Red Hat Bugzilla – Bug 1029226
[RFE] Allow only strong ciphers for spice. (depends on platform crypto policy implementation)
Last modified: 2017-09-28 05:28:34 EDT
Description of problem:
SPICE uses the default cipher list from openssl, When a client connect to the hypervisor using SPICE, a cipher is chosen among that list (client sends the list of ciphers it supports, server picks one in that list).That default list contains some strong ciphers first, and then some medium strength one.
Its been seen many time client sends medium strength list to spice server and server chose those medium strength ciphers for spice. Unfortunately there is no way to configure what ciphers to be used by SPICE on RHEV-H.
Many organization now days becoming strict about cipher strength. Security compliance restrict to use strong cipher for greater security. e.g Government organisations.
We should allow only strong ciphers for spice, complete remove list of medium strength ciphers os provide a config parameter to force use strong ciphers only like httpd has (https://access.redhat.co/site/solutions/430853)
Version-Release number of selected component (if applicable):
Red Hat Enterprise Virtualization 3.X
tls-ciphers QEMU option can be used, however it's not exposed in libvirt, AFAICT.
Would it require libvirt changes or can we do that in qemu.conf?
Libvirt does not support tls-ciphers in any way so yes, libvirt changes will be required. However, the changes to support it should not be too big.
opened libvirt bug for the feature
would system-wide disablement of the weak ciphers be ok?
Bug 1084024 has been closed|notabug in favour of http://fedoraproject.org//wiki/Changes/CryptoPolicy (which is not on el7).
I don't think that we have a choice but to follow suit.

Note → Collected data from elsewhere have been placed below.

<file path="config.mk">
export PLATFORM = sky130hd
export DESIGN_NAME = sha256_message_hash
export DESIGN_NICKNAME = d
export VERILOG_FILES = /design/src/hdl/shamh_pkg.sv /design/src/hdl/shamh_buf.sv /design/src/hdl/shamh_chain.sv /design/src/hdl/shamh_core.sv /design/src/hdl/sha256_message_hash.sv
export VERILOG_INCLUDE_DIRS = /design/src /design/src/hdl
export SDC_FILE = /design/constraint.sdc
export NUM_CORES = 2
export LEC_CHECK = 0
export BUFFER_PORTS_ARGS = -buffer_cell sky130_fd_sc_hd__buf_2
export CAP_MARGIN = 15
export CORE_MARGIN = 3
export CORE_UTILIZATION = 45
export DETAILED_ROUTE_END_ITERATION = 7
export PLACE_DENSITY_LB_ADDON = 0.12
export SLEW_MARGIN = 20
export SYNTH_ARGS = -nofsm -noshare
export SYNTH_HDL_FRONTEND = slang
export SYNTH_SLANG_ARGS = --single-unit
export TNS_END_PERCENT = 20
</file>
<file path="constraint.sdc">
create_clock -name clk_i -period 20.9 [get_ports clk_i]
set_input_delay 3.135 -clock clk_i [delete_from_list [all_inputs] [get_ports clk_i]]
set_output_delay 3.135 -clock clk_i [all_outputs]
set_load 0.02 [all_outputs]
</file>
<file path="src/hdl/sha256_message_hash_assert.svh">
// ----------------------------------------------------------------------------
// SHA-256 message hash assertion macros
// Concurrent assertion helpers, clocked on clk_i, reset on rst_ni.
// ----------------------------------------------------------------------------
`ifndef SHA256_MESSAGE_HASH_ASSERT_SVH
`define SHA256_MESSAGE_HASH_ASSERT_SVH

// Check a property at every rising edge outside reset.
`define SHAMH_ASSERT(lbl, prop, msg) \
  lbl: assert property (@(posedge clk_i) disable iff (!rst_ni) (prop)) else $error(msg);

// Check an implication whose consequent must hold in the cycle after its antecedent.
`define SHAMH_ASSERT_NEXT(lbl, pre, post, msg) \
  lbl: assert property (@(posedge clk_i) disable iff (!rst_ni) (pre) |=> (post)) \
    else $error(msg);

`endif

</file>
<file path="src/hdl/shamh_pkg.sv">
// ----------------------------------------------------------------------------
// SHA-256 message hash package
// Round constants, initial hash values and shared control types.
// ----------------------------------------------------------------------------
`timescale 1ns / 1ps

package shamh_pkg;

  localparam logic [7:0] PadMarker = 8'h80;
  localparam logic [5:0] LenStart  = 6'd56;
  localparam logic [5:0] LastByte  = 6'd63;
  localparam logic [5:0] LastRound = 6'd63;
  localparam logic [5:0] LastWord  = 6'd8;

  localparam logic [31:0] InitHash [8] = '{
    32'h6a09e667, 32'hbb67ae85, 32'h3c6ef372, 32'ha54ff53a,
    32'h510e527f, 32'h9b05688c, 32'h1f83d9ab, 32'h5be0cd19
  };

  localparam logic [31:0] RoundK [64] = '{
    32'h428a2f98, 32'h71374491, 32'hb5c0fbcf, 32'he9b5dba5,
    32'h3956c25b, 32'h59f111f1, 32'h923f82a4, 32'hab1c5ed5,
    32'hd807aa98, 32'h12835b01, 32'h243185be, 32'h550c7dc3,
    32'h72be5d74, 32'h80deb1fe, 32'h9bdc06a7, 32'hc19bf174,
    32'he49b69c1, 32'hefbe4786, 32'h0fc19dc6, 32'h240ca1cc,
    32'h2de92c6f, 32'h4a7484aa, 32'h5cb0a9dc, 32'h76f988da,
    32'h983e5152, 32'ha831c66d, 32'hb00327c8, 32'hbf597fc7,
    32'hc6e00bf3, 32'hd5a79147, 32'h06ca6351, 32'h14292967,
    32'h27b70a85, 32'h2e1b2138, 32'h4d2c6dfc, 32'h53380d13,
    32'h650a7354, 32'h766a0abb, 32'h81c2c92e, 32'h92722c85,
    32'ha2bfe8a1, 32'ha81a664b, 32'hc24b8b70, 32'hc76c51a3,
    32'hd192e819, 32'hd6990624, 32'hf40e3585, 32'h106aa070,
    32'h19a4c116, 32'h1e376c08, 32'h2748774c, 32'h34b0bcb5,
    32'h391c0cb3, 32'h4ed8aa4a, 32'h5b9cca4f, 32'h682e6ff3,
    32'h748f82ee, 32'h78a5636f, 32'h84c87814, 32'h8cc70208,
    32'h90befffa, 32'ha4506ceb, 32'hbef9a3f7, 32'hc67178f2
  };

  typedef enum logic [5:0] {
    ST_IDLE  = 6'b000001,
    ST_PAD   = 6'b000010,
    ST_LOAD  = 6'b000100,
    ST_ROUND = 6'b001000,
    ST_FINAL = 6'b010000,
    ST_OUT   = 6'b100000
  } state_e;

  typedef struct packed {
    logic       load;   // shift a chain word into the working registers
    logic       round;  // run one compression round
    logic       fin;    // add chain word to working word and shift the sum in
    logic [5:0] rnd;    // round index
  } core_ctl_t;

endpackage

</file>
<file path="src/hdl/shamh_buf.sv">
// ----------------------------------------------------------------------------
// SHA-256 block buffer
// Packs bytes into big-endian words and stores the 16-word block in memory.
// ----------------------------------------------------------------------------
`timescale 1ns / 1ps

module shamh_buf (
  input  logic        clk_i,
  input  logic        byte_we_i,
  input  logic [7:0]  byte_i,
  input  logic [5:0]  fill_i,
  input  logic [3:0]  raddr_i,
  output logic [31:0] rdata_o
);

  logic [31:0] mem [16];
  logic [23:0] acc_q;
  logic [31:0] rd_q;

  always_ff @(posedge clk_i) begin
    if (byte_we_i) begin
      if (fill_i[1:0] == 2'd3) begin
        mem[fill_i[5:2]] <= {acc_q, byte_i};
      end else begin
        acc_q <= {acc_q[15:0], byte_i};
      end
    end
    rd_q <= mem[raddr_i];
  end

  assign rdata_o = rd_q;

endmodule

</file>
<file path="src/hdl/shamh_chain.sv">
// ----------------------------------------------------------------------------
// SHA-256 chain value store
// Eight-word memory; reads return the initial hash while a message is fresh.
// ----------------------------------------------------------------------------
`timescale 1ns / 1ps

module shamh_chain (
  input  logic        clk_i,
  input  logic        fresh_i,
  input  logic [2:0]  raddr_i,
  input  logic        we_i,
  input  logic [2:0]  waddr_i,
  input  logic [31:0] wdata_i,
  output logic [31:0] rdata_o
);

  logic [31:0] mem [8];
  logic [31:0] rd_q;
  logic [2:0]  sel_q;

  always_ff @(posedge clk_i) begin
    if (we_i) begin
      mem[waddr_i] <= wdata_i;
    end
    rd_q  <= mem[raddr_i];
    sel_q <= raddr_i;
  end

  // the first block of a message starts from the initial hash, not the store
  assign rdata_o = fresh_i ? shamh_pkg::InitHash[sel_q] : rd_q;

endmodule

</file>
<file path="src/hdl/shamh_core.sv">
// ----------------------------------------------------------------------------
// SHA-256 round core
// Working variables, message schedule window and one round per cycle.
// ----------------------------------------------------------------------------
`timescale 1ns / 1ps

module shamh_core (
  input  logic                 clk_i,
  input  shamh_pkg::core_ctl_t ctl_i,
  input  logic [31:0]          chain_i,
  input  logic [31:0]          blk_i,
  output logic [31:0]          sum_o,
  output logic [255:0]         digest_o
);

  logic [31:0] v_q [8];
  logic [31:0] w_q [16];
  logic [31:0] w_new, s1e, ch, t1, s0a, maj, t2;

  function automatic logic [31:0] ror(input logic [31:0] x, input int n);
    ror = (x >> n) | (x << (32 - n));
  endfunction

  always_comb begin
    if (ctl_i.rnd[5:4] == 2'd0) begin
      w_new = blk_i;
    end else begin
      w_new = w_q[0] + (ror(w_q[1], 7) ^ ror(w_q[1], 18) ^ (w_q[1] >> 3)) + w_q[9]
              + (ror(w_q[14], 17) ^ ror(w_q[14], 19) ^ (w_q[14] >> 10));
    end
    s1e = ror(v_q[4], 6) ^ ror(v_q[4], 11) ^ ror(v_q[4], 25);
    ch  = (v_q[4] & v_q[5]) ^ (~v_q[4] & v_q[6]);
    t1  = v_q[7] + s1e + ch + shamh_pkg::RoundK[ctl_i.rnd] + w_new;
    s0a = ror(v_q[0], 2) ^ ror(v_q[0], 13) ^ ror(v_q[0], 22);
    maj = (v_q[0] & v_q[1]) ^ (v_q[0] & v_q[2]) ^ (v_q[1] & v_q[2]);
    t2  = s0a + maj;
  end

  assign sum_o = chain_i + v_q[0];

  always_ff @(posedge clk_i) begin
    if (ctl_i.load || ctl_i.fin) begin
      for (int i = 0; i < 7; i++) begin
        v_q[i] <= v_q[i + 1];
      end
      v_q[7] <= ctl_i.fin ? sum_o : chain_i;
    end else if (ctl_i.round) begin
      v_q[7] <= v_q[6];
      v_q[6] <= v_q[5];
      v_q[5] <= v_q[4];
      v_q[4] <= v_q[3] + t1;
      v_q[3] <= v_q[2];
      v_q[2] <= v_q[1];
      v_q[1] <= v_q[0];
      v_q[0] <= t1 + t2;
    end
    if (ctl_i.round) begin
      for (int i = 0; i < 15; i++) begin
        w_q[i] <= w_q[i + 1];
      end
      w_q[15] <= w_new;
    end
  end

  assign digest_o = {v_q[6], v_q[7], v_q[4], v_q[5], v_q[2], v_q[3], v_q[0], v_q[1]};

endmodule

</file>
<file path="src/hdl/sha256_message_hash.sv">
// ----------------------------------------------------------------------------
// SHA-256 message hash
// Byte-stream SHA-256 with internal padding and a registered digest output.
// ----------------------------------------------------------------------------
// Usage:
//   Slave channel: one transaction per item. tdata[7:0] is the message byte,
//   tuser says the byte is present, tlast marks the final item of a message.
//   Master channel: one transaction per message, the 256-bit digest.
//   Bytes are taken one per cycle while a block gathers. Each full block then
//   holds tready low while it reads the chain value out of its memory, runs
//   64 rounds in the round core, and adds and writes the chain back.
//   After tlast the block writes padding bytes one per cycle (up to 64, or
//   up to 72 when a second block is needed), compresses, and loads the
//   digest into the output register, then takes the next message.
//   A finished digest waits in its output register while the receiver stalls;
//   the next message is gathered meanwhile and only waits if its own digest
//   is ready before the old one is taken.
//   Reset empties the block, clears the length and restarts from the
//   initial hash values; no result is pending.
// ----------------------------------------------------------------------------
`timescale 1ns / 1ps
`include "sha256_message_hash_assert.svh"

module sha256_message_hash (
  input  logic         clk_i,
  input  logic         rst_ni,
  input  logic         s_axis_tvalid,
  output logic         s_axis_tready,
  input  logic [7:0]   s_axis_tdata,   // [7:0] data_byte
  input  logic         s_axis_tuser,   // [0] byte_present
  input  logic         s_axis_tlast,   // end_of_message
  output logic         m_axis_tvalid,
  input  logic         m_axis_tready,
  output logic [255:0] m_axis_tdata    // [63:0] digest_bytes_0_7,
                                       // [127:64] digest_bytes_8_15,
                                       // [191:128] digest_bytes_16_23,
                                       // [255:192] digest_bytes_24_31
);

  shamh_pkg::state_e    st_q, st_d;
  logic [5:0]           fill_q, fill_d;
  logic [5:0]           cnt_q, cnt_d;
  logic [63:0]          len_q, len_d;
  logic                 pad_q, pad_d, mark_q, mark_d, lenok_q, lenok_d;
  logic                 last_q, last_d, fresh_q, fresh_d;
  logic                 out_valid_q, out_valid_d;
  logic [255:0]         out_q;
  logic                 s_fire, byte_we, blk_full, out_load;
  logic [7:0]           byte_val, pad_byte;
  logic [31:0]          blk_word, chain_word, sum;
  logic [255:0]         digest;
  logic [2:0]           chain_waddr;
  logic                 chain_we;
  logic [3:0]           blk_raddr;
  shamh_pkg::core_ctl_t ctl;

  assign s_axis_tready = (st_q == shamh_pkg::ST_IDLE);
  assign s_fire        = s_axis_tvalid && s_axis_tready;

  always_comb begin
    if (!mark_q) begin
      pad_byte = shamh_pkg::PadMarker;
    end else if (lenok_q && (fill_q >= shamh_pkg::LenStart)) begin
      pad_byte = len_q[{~fill_q[2:0], 3'b000} +: 8];
    end else begin
      pad_byte = 8'h00;
    end
  end

  assign byte_we  = (s_fire && s_axis_tuser) || (st_q == shamh_pkg::ST_PAD);
  assign byte_val = (st_q == shamh_pkg::ST_PAD) ? pad_byte : s_axis_tdata;
  assign blk_full = byte_we && (fill_q == shamh_pkg::LastByte);
  assign out_load = (st_q == shamh_pkg::ST_OUT) && (!out_valid_q || m_axis_tready);

  assign ctl.load  = (st_q == shamh_pkg::ST_LOAD) && (cnt_q != 6'd0);
  assign ctl.fin   = (st_q == shamh_pkg::ST_FINAL) && (cnt_q != 6'd0);
  assign ctl.round = (st_q == shamh_pkg::ST_ROUND);
  assign ctl.rnd   = cnt_q;

  // read word t+1 during round t; word 0 is fetched on the last load cycle
  assign blk_raddr   = (st_q == shamh_pkg::ST_ROUND) ? (cnt_q[3:0] + 4'd1) : 4'd0;
  // read entry n while writing entry n-1, so the two never meet
  assign chain_we    = ctl.fin;
  assign chain_waddr = cnt_q[2:0] - 3'd1;

  always_comb begin
    st_d        = st_q;
    fill_d      = fill_q;
    cnt_d       = cnt_q;
    len_d       = len_q;
    pad_d       = pad_q;
    mark_d      = mark_q;
    lenok_d     = lenok_q;
    last_d      = last_q;
    fresh_d     = fresh_q;
    out_valid_d = out_valid_q;
    if (out_valid_q && m_axis_tready) begin
      out_valid_d = 1'b0;
    end
    if (byte_we) begin
      fill_d = fill_q + 6'd1;
    end
    case (st_q)
      shamh_pkg::ST_IDLE: begin
        if (s_fire) begin
          if (s_axis_tuser) begin
            len_d = len_q + 64'd8;
          end
          pad_d  = s_axis_tlast;
          last_d = 1'b0;
          cnt_d  = 6'd0;
          if (blk_full) begin
            st_d = shamh_pkg::ST_LOAD;
          end else if (s_axis_tlast) begin
            st_d = shamh_pkg::ST_PAD;
          end
        end
      end
      shamh_pkg::ST_PAD: begin
        mark_d = 1'b1;
        if (!mark_q && (fill_q < shamh_pkg::LenStart)) begin
          lenok_d = 1'b1;
        end
        if (blk_full) begin
          last_d = mark_q && lenok_q;
          cnt_d  = 6'd0;
          st_d   = shamh_pkg::ST_LOAD;
        end
      end
      shamh_pkg::ST_LOAD: begin
        cnt_d = cnt_q + 6'd1;
        if (cnt_q == shamh_pkg::LastWord) begin
          cnt_d = 6'd0;
          st_d  = shamh_pkg::ST_ROUND;
        end
      end
      shamh_pkg::ST_ROUND: begin
        cnt_d = cnt_q + 6'd1;
        if (cnt_q == shamh_pkg::LastRound) begin
          cnt_d = 6'd0;
          st_d  = shamh_pkg::ST_FINAL;
        end
      end
      shamh_pkg::ST_FINAL: begin
        cnt_d = cnt_q + 6'd1;
        if (cnt_q == shamh_pkg::LastWord) begin
          fresh_d = 1'b0;
          if (mark_q) begin
            lenok_d = 1'b1;
          end
          if (last_q) begin
            st_d = shamh_pkg::ST_OUT;
          end else if (pad_q) begin
            st_d = shamh_pkg::ST_PAD;
          end else begin
            st_d = shamh_pkg::ST_IDLE;
          end
        end
      end
      shamh_pkg::ST_OUT: begin
        if (out_load) begin
          out_valid_d = 1'b1;
          len_d       = 64'd0;
          pad_d       = 1'b0;
          mark_d      = 1'b0;
          lenok_d     = 1'b0;
          last_d      = 1'b0;
          fresh_d     = 1'b1;
          st_d        = shamh_pkg::ST_IDLE;
        end
      end
      default: begin
        st_d = shamh_pkg::ST_IDLE;
      end
    endcase
  end

  always_ff @(posedge clk_i or negedge rst_ni) begin
    if (!rst_ni) begin
      st_q        <= shamh_pkg::ST_IDLE;
      fill_q      <= 6'd0;
      cnt_q       <= 6'd0;
      len_q       <= 64'd0;
      pad_q       <= 1'b0;
      mark_q      <= 1'b0;
      lenok_q     <= 1'b0;
      last_q      <= 1'b0;
      fresh_q     <= 1'b1;
      out_valid_q <= 1'b0;
    end else begin
      st_q        <= st_d;
      fill_q      <= fill_d;
      cnt_q       <= cnt_d;
      len_q       <= len_d;
      pad_q       <= pad_d;
      mark_q      <= mark_d;
      lenok_q     <= lenok_d;
      last_q      <= last_d;
      fresh_q     <= fresh_d;
      out_valid_q <= out_valid_d;
    end
  end

  always_ff @(posedge clk_i) begin
    if (out_load) begin
      out_q <= digest;
    end
  end

  assign m_axis_tvalid = out_valid_q;
  assign m_axis_tdata  = out_q;

  shamh_buf u_buf (
    .clk_i     (clk_i),
    .byte_we_i (byte_we),
    .byte_i    (byte_val),
    .fill_i    (fill_q),
    .raddr_i   (blk_raddr),
    .rdata_o   (blk_word)
  );

  shamh_chain u_chain (
    .clk_i   (clk_i),
    .fresh_i (fresh_q),
    .raddr_i (cnt_q[2:0]),
    .we_i    (chain_we),
    .waddr_i (chain_waddr),
    .wdata_i (sum),
    .rdata_o (chain_word)
  );

  shamh_core u_core (
    .clk_i    (clk_i),
    .ctl_i    (ctl),
    .chain_i  (chain_word),
    .blk_i    (blk_word),
    .sum_o    (sum),
    .digest_o (digest)
  );

  `SHAMH_ASSERT_NEXT(a_full_starts_load, blk_full, st_q == shamh_pkg::ST_LOAD, "full block did not start compression")
  `SHAMH_ASSERT(a_chain_no_overlap, !chain_we || (chain_waddr != cnt_q[2:0]), "chain read and write hit one entry")
  `SHAMH_ASSERT(a_round_empty_fill, (st_q != shamh_pkg::ST_ROUND) || (fill_q == 6'd0), "bytes gathered during rounds")
  `SHAMH_ASSERT_NEXT(a_out_wait, (st_q == shamh_pkg::ST_OUT) && out_valid_q && !m_axis_tready, st_q == shamh_pkg::ST_OUT, "digest overwrote a pending result")

endmodule

</file>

This bug did not make it in time for 3.6 release, moving out
Will this allow specifying a specific cipher supported by the AES-NI extensions such as aes128-cbc, as the first cipher to be negotiated?
I gained a massive improvement in performance for X11 over SSH in our environment by switching to aes128-cbc as first negotiated cipher, and I was hoping for an increase in performance for SPICE as well.
(In reply to Sigbjorn Lie from comment #10)
> Will this allow specifying a specific cipher supported by the AES-NI
> extensions such as aes128-cbc, as the first cipher to be negotiated?
> I gained a massive improvement in performance for X11 over SSH in our
> environment by switching to aes128-cbc as first negotiated cipher, and I was
> hoping for an increase in performance for SPICE as well.
all the TLS ciphers that use AES, that is AES-128-CBC, AES-256-CBC, AES-128-GCM and AES-256-GCM will use AES-NI in OpenSSL
AES ciphers are also placed first in OpenSSL cipher order, so I don't know how your connection could end up using cipher that doesn't already use AES-NI acceleration without either end using very atypical list of ciphers
why do you think it doesn't use AES-NI now?